Abstract
Sediment deposition processes acting on salt marshes adjacent to larger bodies of water, such as bays, differ from the processes acting in tidal creek marshes, but have not been well characterized by previous research. This difference in interface alters the primary controls on suspended sediment concentration (SSC), an indication of sediment availability, as well as sediment flux to and deposition on the marsh. This study was conducted along the boundary between a shallow, microtidal coastal lagoon, Hog Island Bay, and a microtidal salt marsh on the edge of Chimney Pole, a marsh island on the Eastern Shore of Virginia. This research sought to characterize the hydrologic regime at the bay-marsh boundary, determine changes in SSC due to changing wave-generated bottom shear stress, establish the effect of tides and currents on sediment transport to the marsh, and estimate changes in bottom shear stress due to relative sea level rise (RSLR) and storm surge.
Two primary differences in bay and tidal creek environments are the presence of waves and unconstrained flow. The results from this study indicate a strong correlation between wind direction and wave formation, whereby the largest waves formed when westerly winds (i.e. the direction of longest fetch) blew across Hog Island Bay at relatively high speeds (> 8 m s-1). Maximum wave-generated bed shear stress on the tidal flat during times of strong westerly winds occurred at water elevations near the marsh platform height (~0.5 m above MSL), above which shear stress declined. Our findings showed that waves primarily force SSC, but the impact of wave events on sediment deposition at Chimney Pole is limited by the fact that these events typically occur when the marsh is not flooded. When the marsh is flooded, wave height is rapidly diminished as waves propagate across the bay-marsh boundary due to vegetation and shallow water depths. Modeling changes in wave-induced bed shear stress with depth revealed that shear stress is likely approaching a maximum given present-day sea level, wind and tidal conditions. If the marsh keeps pace with RSLR, sediment deposition will be maximized by present-day conditions or slow RSLR. However, if the marsh elevation remains constant, potential deposition may increase with increasing RSLR and storm surge.

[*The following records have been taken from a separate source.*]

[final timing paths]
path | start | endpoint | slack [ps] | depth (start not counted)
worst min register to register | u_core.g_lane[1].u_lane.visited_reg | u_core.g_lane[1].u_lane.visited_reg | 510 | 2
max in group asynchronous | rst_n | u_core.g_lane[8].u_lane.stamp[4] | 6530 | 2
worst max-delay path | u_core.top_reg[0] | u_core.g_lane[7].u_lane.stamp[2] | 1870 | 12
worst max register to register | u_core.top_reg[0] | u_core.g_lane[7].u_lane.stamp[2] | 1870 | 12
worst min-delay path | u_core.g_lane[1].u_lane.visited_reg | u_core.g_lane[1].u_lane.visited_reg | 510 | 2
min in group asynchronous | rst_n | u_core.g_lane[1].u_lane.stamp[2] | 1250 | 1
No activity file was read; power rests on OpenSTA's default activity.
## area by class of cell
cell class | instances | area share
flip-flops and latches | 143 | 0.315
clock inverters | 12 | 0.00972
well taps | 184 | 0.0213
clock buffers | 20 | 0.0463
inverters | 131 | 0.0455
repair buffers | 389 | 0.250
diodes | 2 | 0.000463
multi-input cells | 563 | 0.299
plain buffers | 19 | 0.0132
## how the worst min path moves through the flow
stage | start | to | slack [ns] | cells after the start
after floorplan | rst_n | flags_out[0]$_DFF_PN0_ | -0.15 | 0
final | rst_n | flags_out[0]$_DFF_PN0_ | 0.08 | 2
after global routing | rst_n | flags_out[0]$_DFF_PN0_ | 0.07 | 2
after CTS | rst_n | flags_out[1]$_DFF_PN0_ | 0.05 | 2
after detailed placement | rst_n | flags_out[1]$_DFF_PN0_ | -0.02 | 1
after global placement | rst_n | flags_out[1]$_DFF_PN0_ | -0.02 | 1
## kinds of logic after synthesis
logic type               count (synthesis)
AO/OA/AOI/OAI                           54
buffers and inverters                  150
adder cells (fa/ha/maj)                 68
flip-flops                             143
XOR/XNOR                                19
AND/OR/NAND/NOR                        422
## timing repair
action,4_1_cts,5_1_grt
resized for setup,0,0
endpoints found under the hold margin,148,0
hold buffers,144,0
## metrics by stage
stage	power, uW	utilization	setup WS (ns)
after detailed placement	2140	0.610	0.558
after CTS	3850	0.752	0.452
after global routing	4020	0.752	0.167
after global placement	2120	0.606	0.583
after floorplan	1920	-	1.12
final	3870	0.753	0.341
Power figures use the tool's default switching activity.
### src/rtl/core/idiv_pkg.sv
// Package for the 64-bit integer divider: widths, stage payload types.
// Used by the channel interfaces and every module of the divider.
package idiv_pkg;

	localparam int FIELD_W = 64;
	localparam int DATA_W  = 64;

	typedef struct packed {
		logic              sgn_q;
		logic              sgn_r;
		logic              dz;
		logic [DATA_W-1:0] nq;
		logic [DATA_W-1:0] rem;
		logic [DATA_W-1:0] den;
	} idiv_work_t;

	typedef struct packed {
		logic [FIELD_W-1:0] quotient;
		logic [FIELD_W-1:0] remainder;
		logic               div_by_zero;
	} idiv_result_t;

endpackage

### src/rtl/core/idiv_fix.sv
// Output stage of the divider: result signs, zero divisor remainder.
// Depends on idiv_pkg.
module idiv_fix import idiv_pkg::*; (
	input  logic         clk,
	input  logic         arst_n,
	input  logic         en,
	input  logic         in_valid,
	input  idiv_work_t   in_work,
	output logic         out_valid,
	output idiv_result_t out_result
);

	logic              valid_s1;
	idiv_result_t      result_s1;
	logic [DATA_W-1:0] q;
	logic [DATA_W-1:0] r;
	idiv_result_t      result_d;

	always_comb begin
		q = in_work.sgn_q ? (~in_work.nq + DATA_W'(1)) : in_work.nq;
		if (in_work.dz) begin
			r = '0;
		end else begin
			r = in_work.sgn_r ? (~in_work.rem + DATA_W'(1)) : in_work.rem;
		end
		result_d.quotient    = FIELD_W'(q);
		result_d.remainder   = FIELD_W'(r);
		result_d.div_by_zero = in_work.dz;
	end

	always_ff @(posedge clk or negedge arst_n) begin
		if (!arst_n) begin
			valid_s1 <= 1'b0;
		end else if (en) begin
			valid_s1 <= in_valid;
		end
	end

	always_ff @(posedge clk) begin
		if (en) begin
			result_s1 <= result_d;
		end
	end

	assign out_valid  = valid_s1;
	assign out_result = result_s1;

endmodule

### config.mk
export PLATFORM = sky130hd
export DESIGN_NAME = idiv_fix
export DESIGN_NICKNAME = d
export VERILOG_FILES = /design/src/rtl/core/idiv_pkg.sv /design/src/rtl/core/idiv_fix.sv
export SDC_FILE = /design/constraint.sdc
export NUM_CORES = 1
export LEC_CHECK = 0
export BUFFER_PORTS_ARGS = -buffer_cell sky130_fd_sc_hd__buf_2
export CELL_PAD_IN_SITES_DETAIL_PLACEMENT = 1
export CELL_PAD_IN_SITES_GLOBAL_PLACEMENT = 2
export CORE_UTILIZATION = 31
export DETAILED_ROUTE_END_ITERATION = 12
export GPL_TIMING_DRIVEN = 0
export PLACE_DENSITY_LB_ADDON = 0.1
export SETUP_SLACK_MARGIN = 0.3
export SYNTH_ARGS = -nofsm -noshare
export SYNTH_HDL_FRONTEND = slang
export SYNTH_SLANG_ARGS = --single-unit
export TNS_END_PERCENT = 20
### constraint.sdc
create_clock -name clk -period 2.6 [get_ports clk]
set_clock_uncertainty 0.2 [all_clocks]
set_input_delay 0.13 -clock clk [delete_from_list [all_inputs] [get_ports clk]]
set_output_delay 0.13 -clock clk [all_outputs]
set_load 0.01 [all_outputs]
===== config.mk =====
export PLATFORM = sky130hd
export DESIGN_NAME = access_card_cache_table_flat
export DESIGN_NICKNAME = d
export VERILOG_FILES = /design/src/acct_pkg.sv /design/src/acct_if.sv /design/src/access_card_cache_table.sv /design/src/flat_wrapper.sv
export VERILOG_INCLUDE_DIRS = /design/src /design/src/src
export SDC_FILE = /design/constraint.sdc
export NUM_CORES = 2
export LEC_CHECK = 0
export BUFFER_PORTS_ARGS = -buffer_cell sky130_fd_sc_hd__buf_4
export CORE_MARGIN = 8
export CORE_UTILIZATION = 35
export DETAILED_ROUTE_END_ITERATION = 12
export HOLD_SLACK_MARGIN = 0.02
export PLACE_DENSITY = 0.55
export SYNTH_ARGS = -nofsm -noshare
export SYNTH_HDL_FRONTEND = slang
export SYNTH_SLANG_ARGS = --single-unit

===== constraint.sdc =====
create_clock -name clock -period 13.9 [get_ports clock]
set_input_delay 2.78 -clock clock [delete_from_list [all_inputs] [get_ports clock]]
set_output_delay 2.78 -clock clock [all_outputs]
set_load 0.005 [all_outputs]

===== src/assert_macros.svh =====
// Assertion macros shared by the card table RTL.
// Clocked on clock, disabled while reset is high; no other dependencies.
`ifndef ASSERT_MACROS_SVH
`define ASSERT_MACROS_SVH

// Same-cycle implication: consequent must hold whenever the antecedent does
`define ACCT_ASSERT(lbl, ante, cons) \
   lbl: assert property (@(posedge clock) disable iff (reset) (ante) |-> (cons)) \
      else $error("acct assertion failed");

// Next-cycle implication: consequent must hold in the cycle after the antecedent
`define ACCT_ASSERT_NEXT(lbl, ante, cons) \
   lbl: assert property (@(posedge clock) disable iff (reset) (ante) |=> (cons)) \
      else $error("acct assertion failed");

`endif


===== src/acct_pkg.sv =====
// Shared types and constants for the access card table.
// No dependencies; used by the channel interfaces and the top level.
`default_nettype none

package acct_pkg;

   // Default table geometry
   localparam int DEF_TABLE_ENTRIES = 64;
   localparam int DEF_KEY_BYTES     = 7;

   // Fixed field widths
   localparam int CARD_KEY_W = 56;
   localparam int REC_KEY_W  = CARD_KEY_W + 1;
   localparam int SLOT_W     = 6;

   // Record mark bit positions
   localparam int FLAG_USER  = 0;
   localparam int FLAG_MAINT = 1;
   localparam int FLAG_GONE  = 2;

   typedef enum logic [1:0] {
      REQ_LOOKUP     = 2'd0,
      REQ_STORE      = 2'd1,
      REQ_REVALIDATE = 2'd2,
      REQ_PURGE      = 2'd3
   } req_kind_type;

   typedef enum logic [1:0] {
      VERDICT_REVOKED = 2'd0,
      VERDICT_USER    = 2'd1,
      VERDICT_MAINT   = 2'd2,
      VERDICT_KEEP    = 2'd3
   } verdict_type;

   typedef enum logic [2:0] {
      OUT_NONE      = 3'd0,
      OUT_UPDATED   = 3'd1,
      OUT_ADDED     = 3'd2,
      OUT_FULL      = 3'd3,
      OUT_WITHDRAWN = 3'd4,
      OUT_PROMOTED  = 3'd5,
      OUT_DEMOTED   = 3'd6,
      OUT_RSVD      = 3'd7
   } outcome_type;

   typedef enum logic [1:0] {
      ST_IDLE,
      ST_SCAN,
      ST_DECIDE
   } state_type;

   typedef struct packed {
      logic [1:0]            req_type;
      logic [CARD_KEY_W-1:0] card_key;
      logic                  key_is_long;
      logic                  grant_user;
      logic                  grant_maintainer;
      logic [1:0]            verdict;
   } req_payload_type;

   typedef struct packed {
      logic              hit;
      logic              rec_user;
      logic              rec_maintainer;
      logic [SLOT_W-1:0] slot;
      logic [2:0]        outcome;
   } rsp_payload_type;

   // One table entry: long flag and key, then the three marks
   typedef struct packed {
      logic [REC_KEY_W-1:0] key;
      logic [2:0]           flags;
   } record_type;

endpackage

`default_nettype wire


===== src/acct_if.sv =====
// Valid/ready channel interfaces for card table requests and results.
// Depends on acct_pkg for the payload types.
`default_nettype none

interface acct_req_if;
   logic                     valid;
   logic                     ready;
   acct_pkg::req_payload_type payload;

   modport source (output valid, output payload, input ready);
   modport sink   (input valid, input payload, output ready);
endinterface

interface acct_rsp_if;
   logic                     valid;
   logic                     ready;
   acct_pkg::rsp_payload_type payload;

   modport source (output valid, output payload, input ready);
   modport sink   (input valid, input payload, output ready);
endinterface

`default_nettype wire


===== src/access_card_cache_table.sv =====
// Card record table top level; uses acct_pkg, acct_if.sv and assert_macros.svh.
// A lookup, store or revalidate is accepted in idle, scans the filled slots in order through the
// registered read port, then forms its result in the decide state; a hit ends the scan early.
// Purge skips the scan. The decide state waits while the output still holds the last result.
// One request at a time, taken in idle after the result loads; the single read port sets this.
// Reset clears only the fill count and control; the record memory is not cleared.
`default_nettype none

module access_card_cache_table #(
   parameter int TABLE_ENTRIES = acct_pkg::DEF_TABLE_ENTRIES,
   parameter int KEY_BYTES     = acct_pkg::DEF_KEY_BYTES
) (
   input  wire logic   clock,
   input  wire logic   reset,
   acct_req_if.sink    req,
   acct_rsp_if.source  rsp
);

   localparam int AW       = (TABLE_ENTRIES > 1) ? $clog2(TABLE_ENTRIES) : 1;
   localparam int FW       = $clog2(TABLE_ENTRIES + 1);
   localparam int KEY_BITS = (KEY_BYTES * 8 >= acct_pkg::CARD_KEY_W) ?
                             acct_pkg::CARD_KEY_W : KEY_BYTES * 8;
   localparam logic [acct_pkg::CARD_KEY_W-1:0] KEY_MASK =
      {acct_pkg::CARD_KEY_W{1'b1}} >> (acct_pkg::CARD_KEY_W - KEY_BITS);
   localparam logic [FW-1:0] FILL_MAX = FW'(TABLE_ENTRIES);

   // Record memory
   acct_pkg::record_type rec_mem [TABLE_ENTRIES];

   acct_pkg::state_type             state_ff, state_in;
   logic [FW-1:0]                   fill_count_ff, fill_count_in;
   logic [1:0]                      req_type_ff, req_type_in;
   logic [acct_pkg::REC_KEY_W-1:0]  req_key_ff, req_key_in;
   logic [1:0]                      want_ff, want_in;
   logic [1:0]                      verdict_ff, verdict_in;
   logic [FW-1:0]                   issue_ff, issue_in;
   logic                            chk_valid_ff, chk_valid_in;
   logic [AW-1:0]                   chk_idx_ff, chk_idx_in;
   acct_pkg::record_type            rd_data_ff;
   logic                            found_ff, found_in;
   logic [AW-1:0]                   found_idx_ff, found_idx_in;
   logic [2:0]                      found_flags_ff, found_flags_in;
   logic                            gone_found_ff, gone_found_in;
   logic [AW-1:0]                   gone_idx_ff, gone_idx_in;
   logic                            rsp_valid_ff, rsp_valid_in;
   acct_pkg::rsp_payload_type       rsp_data_ff, rsp_data_in;

   logic                            req_ready;
   logic                            rd_en;
   logic                            mem_we;
   logic [AW-1:0]                   mem_waddr;
   acct_pkg::record_type            mem_wdata;
   logic                            dec_fire;
   acct_pkg::rsp_payload_type       res;

   assign req.ready   = req_ready;
   assign rsp.valid   = rsp_valid_ff;
   assign rsp.payload = rsp_data_ff;

   // Next state, scan control, decision and write-back
   always_comb begin
      state_in       = state_ff;
      fill_count_in  = fill_count_ff;
      req_type_in    = req_type_ff;
      req_key_in     = req_key_ff;
      want_in        = want_ff;
      verdict_in     = verdict_ff;
      issue_in       = issue_ff;
      chk_valid_in   = chk_valid_ff;
      chk_idx_in     = chk_idx_ff;
      found_in       = found_ff;
      found_idx_in   = found_idx_ff;
      found_flags_in = found_flags_ff;
      gone_found_in  = gone_found_ff;
      gone_idx_in    = gone_idx_ff;
      rsp_valid_in   = rsp_valid_ff && !rsp.ready;
      rsp_data_in    = rsp_data_ff;
      req_ready      = 1'b0;
      rd_en          = 1'b0;
      mem_we         = 1'b0;
      mem_waddr      = found_idx_ff;
      mem_wdata      = '{key: req_key_ff, flags: {1'b0, want_ff}};
      dec_fire       = 1'b0;
      res            = '0;

      unique case (state_ff)
         acct_pkg::ST_IDLE: begin
            req_ready = 1'b1;
            if (req.valid) begin
               req_type_in   = req.payload.req_type;
               req_key_in    = {req.payload.key_is_long, req.payload.card_key & KEY_MASK};
               want_in       = {req.payload.grant_maintainer, req.payload.grant_user};
               verdict_in    = req.payload.verdict;
               issue_in      = '0;
               chk_valid_in  = 1'b0;
               found_in      = 1'b0;
               gone_found_in = 1'b0;
               if (req.payload.req_type == acct_pkg::REQ_PURGE) begin
                  state_in = acct_pkg::ST_DECIDE;
               end else begin
                  state_in = acct_pkg::ST_SCAN;
               end
            end
         end

         acct_pkg::ST_SCAN: begin
            // Issue the next read while the previous one is checked
            if (issue_ff < fill_count_ff) begin
               rd_en        = 1'b1;
               chk_valid_in = 1'b1;
               chk_idx_in   = issue_ff[AW-1:0];
               issue_in     = issue_ff + FW'(1);
            end else begin
               chk_valid_in = 1'b0;
            end
            if (chk_valid_ff) begin
               if (!rd_data_ff.flags[acct_pkg::FLAG_GONE] && rd_data_ff.key == req_key_ff) begin
                  found_in       = 1'b1;
                  found_idx_in   = chk_idx_ff;
                  found_flags_in = rd_data_ff.flags;
                  chk_valid_in   = 1'b0;
                  state_in       = acct_pkg::ST_DECIDE;
               end else if (rd_data_ff.flags[acct_pkg::FLAG_GONE] && !gone_found_ff) begin
                  gone_found_in = 1'b1;
                  gone_idx_in   = chk_idx_ff;
               end
            end else if (issue_ff == fill_count_ff) begin
               state_in = acct_pkg::ST_DECIDE;
            end
         end

         acct_pkg::ST_DECIDE: begin
            // Form the result and the write-back
            if (req_type_ff == acct_pkg::REQ_PURGE) begin
               res = '0;
            end else if (found_ff) begin
               res.hit            = 1'b1;
               res.slot           = acct_pkg::SLOT_W'(found_idx_ff);
               res.rec_user       = found_flags_ff[acct_pkg::FLAG_USER];
               res.rec_maintainer = found_flags_ff[acct_pkg::FLAG_MAINT];
               res.outcome        = acct_pkg::OUT_NONE;
               mem_wdata.flags    = found_flags_ff;
               case (req_type_ff)
                  acct_pkg::REQ_STORE: begin
                     if (found_flags_ff[1:0] != want_ff) begin
                        mem_we             = 1'b1;
                        mem_wdata.flags    = {1'b0, want_ff};
                        res.rec_user       = want_ff[0];
                        res.rec_maintainer = want_ff[1];
                        res.outcome        = acct_pkg::OUT_UPDATED;
                     end
                  end
                  acct_pkg::REQ_REVALIDATE: begin
                     if (verdict_ff == acct_pkg::VERDICT_REVOKED) begin
                        mem_we          = 1'b1;
                        mem_wdata.flags = found_flags_ff | 3'b100;
                        res.outcome     = acct_pkg::OUT_WITHDRAWN;
                     end else if (verdict_ff == acct_pkg::VERDICT_MAINT &&
                                  !found_flags_ff[acct_pkg::FLAG_MAINT]) begin
                        mem_we             = 1'b1;
                        mem_wdata.flags    = found_flags_ff | 3'b010;
                        res.rec_maintainer = 1'b1;
                        res.outcome        = acct_pkg::OUT_PROMOTED;
                     end else if (verdict_ff == acct_pkg::VERDICT_USER &&
                                  found_flags_ff[acct_pkg::FLAG_MAINT]) begin
                        mem_we             = 1'b1;
                        mem_wdata.flags    = found_flags_ff & 3'b101;
                        res.rec_maintainer = 1'b0;
                        res.outcome        = acct_pkg::OUT_DEMOTED;
                     end
                  end
                  default: begin
                  end
               endcase
            end else if (req_type_ff == acct_pkg::REQ_STORE) begin
               // Reuse the lowest withdrawn slot, else append, or report full when the table is full
               res.rec_user       = want_ff[0];
               res.rec_maintainer = want_ff[1];
               res.outcome        = acct_pkg::OUT_ADDED;
               if (gone_found_ff) begin
                  mem_we    = 1'b1;
                  mem_waddr = gone_idx_ff;
                  res.slot  = acct_pkg::SLOT_W'(gone_idx_ff);
               end else if (fill_count_ff >= FILL_MAX) begin
                  res = '{hit: 1'b0, rec_user: 1'b0, rec_maintainer: 1'b0, slot: '0,
                          outcome: acct_pkg::OUT_FULL};
               end else begin
                  mem_we    = 1'b1;
                  mem_waddr = fill_count_ff[AW-1:0];
                  res.slot  = acct_pkg::SLOT_W'(fill_count_ff);
               end
            end

            if (!rsp_valid_ff || rsp.ready) begin
               dec_fire     = 1'b1;
               rsp_valid_in = 1'b1;
               rsp_data_in  = res;
               state_in     = acct_pkg::ST_IDLE;
               if (req_type_ff == acct_pkg::REQ_PURGE) begin
                  fill_count_in = '0;
               end else if (!found_ff && req_type_ff == acct_pkg::REQ_STORE &&
                            !gone_found_ff && fill_count_ff < FILL_MAX) begin
                  fill_count_in = fill_count_ff + FW'(1);
               end
            end else begin
               mem_we = 1'b0;
            end
         end

         default: begin
            state_in = acct_pkg::ST_IDLE;
         end
      endcase
   end

   // Control registers
   always_ff @(posedge clock) begin
      if (reset) begin
         state_ff      <= acct_pkg::ST_IDLE;
         fill_count_ff <= '0;
         chk_valid_ff  <= 1'b0;
         rsp_valid_ff  <= 1'b0;
      end else begin
         state_ff      <= state_in;
         fill_count_ff <= fill_count_in;
         chk_valid_ff  <= chk_valid_in;
         rsp_valid_ff  <= rsp_valid_in;
      end
   end

   // Request and scan payload registers
   always_ff @(posedge clock) begin
      req_type_ff    <= req_type_in;
      req_key_ff     <= req_key_in;
      want_ff        <= want_in;
      verdict_ff     <= verdict_in;
      issue_ff       <= issue_in;
      chk_idx_ff     <= chk_idx_in;
      found_ff       <= found_in;
      found_idx_ff   <= found_idx_in;
      found_flags_ff <= found_flags_in;
      gone_found_ff  <= gone_found_in;
      gone_idx_ff    <= gone_idx_in;
      rsp_data_ff    <= rsp_data_in;
   end

   // Record memory: one write port, one registered read port
   always_ff @(posedge clock) begin
      if (mem_we) begin
         rec_mem[mem_waddr] <= mem_wdata;
      end
      if (rd_en) begin
         rd_data_ff <= rec_mem[issue_ff[AW-1:0]];
      end
   end

`include "assert_macros.svh"

   // Every checked slot lies below the fill count
   `ACCT_ASSERT(a_chk_range, chk_valid_ff, FW'(chk_idx_ff) < fill_count_ff)
   // A finished decision loads the result register
   `ACCT_ASSERT_NEXT(a_rsp_load, dec_fire, rsp_valid_ff)
   // An append grows the table by one entry
   `ACCT_ASSERT_NEXT(a_append, dec_fire && res.outcome == acct_pkg::OUT_ADDED && !gone_found_ff,
                     fill_count_ff == $past(fill_count_ff) + FW'(1))
   // No new request enters while the scan or decision is in flight
   `ACCT_ASSERT(a_one_at_a_time, state_ff != acct_pkg::ST_IDLE, !req_ready)

endmodule

`default_nettype wire

===== src/flat_wrapper.sv =====
// flat-port wrapper written by rule: the top's interface ports become plain ports
module access_card_cache_table_flat 
#(
   parameter int TABLE_ENTRIES = acct_pkg::DEF_TABLE_ENTRIES,
   parameter int KEY_BYTES     = acct_pkg::DEF_KEY_BYTES
)
  (clock, reset, req_valid, req_payload, req_ready, rsp_valid, rsp_payload, rsp_ready);
  acct_req_if req_i ();
  acct_rsp_if rsp_i ();
  input  wire logic clock;
  input  wire logic reset;
  input wire logic [$bits(req_i.valid)-1:0] req_valid;
  input wire logic [$bits(req_i.payload)-1:0] req_payload;
  output wire logic [$bits(req_i.ready)-1:0] req_ready;
  output wire logic [$bits(rsp_i.valid)-1:0] rsp_valid;
  output wire logic [$bits(rsp_i.payload)-1:0] rsp_payload;
  input wire logic [$bits(rsp_i.ready)-1:0] rsp_ready;
  assign req_i.valid = req_valid;
  assign req_i.payload = req_payload;
  assign req_ready = req_i.ready;
  assign rsp_valid = rsp_i.valid;
  assign rsp_payload = rsp_i.payload;
  assign rsp_i.ready = rsp_ready;
  access_card_cache_table #(.TABLE_ENTRIES(TABLE_ENTRIES), .KEY_BYTES(KEY_BYTES)) u_core (.clock(clock), .reset(reset), .req(req_i), .rsp(rsp_i));
endmodule

# --- Word-level counts from Yosys, hierarchy flattened ---
# Memory sizes are Yosys's and may differ from the RTL's. A register that Yosys moved wholly into a read port is not among the register bits.
# Index checks and enable logic that the tools add are counted.
# Widths: inputs -> output; s select.
word_totals:
  reg_bits: 116
  ramBits: 3840
  wordCells: 152
  out_inout_bits: 14
  n_memories: 1
classes:
  magnitude_cmp: 3
  mux: 75
  eq_ne: 20
  addsub: 2
  n_bitwise: 1
  reduce_logical: 30
memory_table:
  columns: ["memory", "depth", "width", "rd", "rd_ports_with_merged_regs", "wr", "line_no", "text"]
  rows:
  - ["u_core.rec_mem", 64, 60, 1, 1, 1, "access_card_cache_table.sv:28", "acct_pkg::record_type rec_mem [TABLE_ENTRIES];"]
ops:
  columns: ["operator", "count"]
  rows:
  - ["$eq 57x57->1", 1]
  - ["$mux 6", 8]
  - ["$mux 1", 33]
  - ["$mux 7", 4]
  - ["$mux 12", 2]
  - ["$mux 3", 8]
  - ["$mux 2", 11]
  - ["$add 7x1->7 const B", 2]
  - ["$pmux 7 s2", 1]
  - ["$pmux 3 s2", 2]
  - ["$reduce_and 4->1", 3]
  - ["$eq 2x2->1 const B", 5]
  - ["$ne 2x1->1 const B", 5]
  - ["$pmux 1 s2", 5]
  - ["$reduce_and 3->1", 3]
  - ["$logic_and 1x1->1", 8]
  - ["$reduce_and 2->1", 4]
  - ["$eq 7x7->1", 1]
  - ["$ge 7x7->1 const B", 1]
  - ["$lt 7x7->1", 1]
  - ["$lt 7x7->1 const B", 1]
  - ["$eq 2x1->1 const B", 3]
  - ["$logic_not 1->1", 6]
  - ["$pmux 2 s3", 1]
  - ["other kinds (9)", 12]

# --- Logic depth before layout (Yosys ltp) ---
depth:
  word_depth: 12
  mapped_depth: 12

# --- Worst setup path before layout ---
# No wires, ideal clock.
synth_path:
  path_type: "input -> register"
  startpoint: "input rsp_ready"
  endpoint: "memory u_core.rec_mem[0][0] in the netlist's numbering, enable pin"
  t_required_ns: 13.422
  arrival_ns: 6.851
  setup_ns: 0.478
  slack_ns: 6.571
  path_stages: 6
  cell_sequence: "nor2b_1 nor2_1 inv_1 a2111oi_4 nand2_1 nor2_1"
synth_via:
  elab_chain_cells: 5
synth_lines:
  columns: ["element", "line_no", "text"]
  rows:
  - ["start, declared", "flat_wrapper.sv:17", "input wire logic [$bits(rsp_i.ready)-1:0] rsp_ready;"]
  - ["$logic_or 1x1->1", "access_card_cache_table.sv:194", "if (!rsp_valid_ff || rsp.ready) begin"]
  - ["$mux 1", "access_card_cache_table.sv:194", null]
  - ["$mux 1", "access_card_cache_table.sv:86", "unique case (state_ff)"]
  - ["$mux 1", "access_card_cache_table.sv:249", "if (mem_we) begin"]
  - ["$mux 1 (implied by the code)", "access_card_cache_table.sv:250", "rec_mem[mem_waddr] <= mem_wdata;"]
  - ["end, declared", "access_card_cache_table.sv:28", null]
# Every way passes these cells.

# --- Final worst setup path ---
layout_path:
  startpoint: "input rsp_ready"
  endpoint: "memory u_core.rec_mem[8][57] in the netlist's numbering, enable pin"
# The elaborated chain is that of the path after synthesis.
## config.mk

```make
export PLATFORM = sky130hd
export DESIGN_NAME = frame_descriptor_parser_flat
export DESIGN_NICKNAME = d
export VERILOG_FILES = /design/src/rtl/core/fdp_pkg.sv /design/src/rtl/core/fdp_byte_if.sv /design/src/rtl/core/fdp_result_if.sv /design/src/rtl/core/frame_descriptor_parser.sv /design/src/flat_wrapper.sv
export SDC_FILE = /design/constraint.sdc
export NUM_CORES = 1
export LEC_CHECK = 0
export ABC_AREA = 1
export CORE_MARGIN = 10
export CORE_UTILIZATION = 52
export CTS_CLUSTER_SIZE = 40
export DETAILED_ROUTE_END_ITERATION = 6
export DONT_BUFFER_PORTS = 1
export PLACE_DENSITY_LB_ADDON = 0.2
export SETUP_SLACK_MARGIN = 0.15
export SLEW_MARGIN = 30
export SYNTH_ARGS = -nofsm -noshare
export SYNTH_HDL_FRONTEND = slang
export SYNTH_SLANG_ARGS = --single-unit
export TNS_END_PERCENT = 100
```

## constraint.sdc

```tcl
create_clock -name clk -period 4.9 [get_ports clk]
set_input_delay 0.245 -clock clk [delete_from_list [all_inputs] [get_ports clk]]
set_output_delay 0.245 -clock clk [all_outputs]
set_load 0.05 [all_outputs]
```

Winds also forced currents, whereby weaker, southerly winds were associated with an alternating northward flood, southward ebb current pattern, whereas strong, northerly winds pushed currents southward regardless of tidal phase. Overall, the unconstrained flow present in Hog Island Bay limited sediment deposition on Chimney Pole, because currents carried sediment towards, but also away from, the marsh during flooding conditions. High bed shear stress likely prevented sediment transported onto the marsh from depositing near the marsh edge; therefore it was deposited further into the marsh interior. Calculated (0.025 g cm-2) and measured (0.028 g cm-2) deposition for the March 2014 deployment showed that the marsh is accreting further away from the edge. The results indicated that bed shear stress was sufficient to remobilize sediment after it deposited, however grain size analysis revealed that this process is likely limited by bed cohesiveness at the site.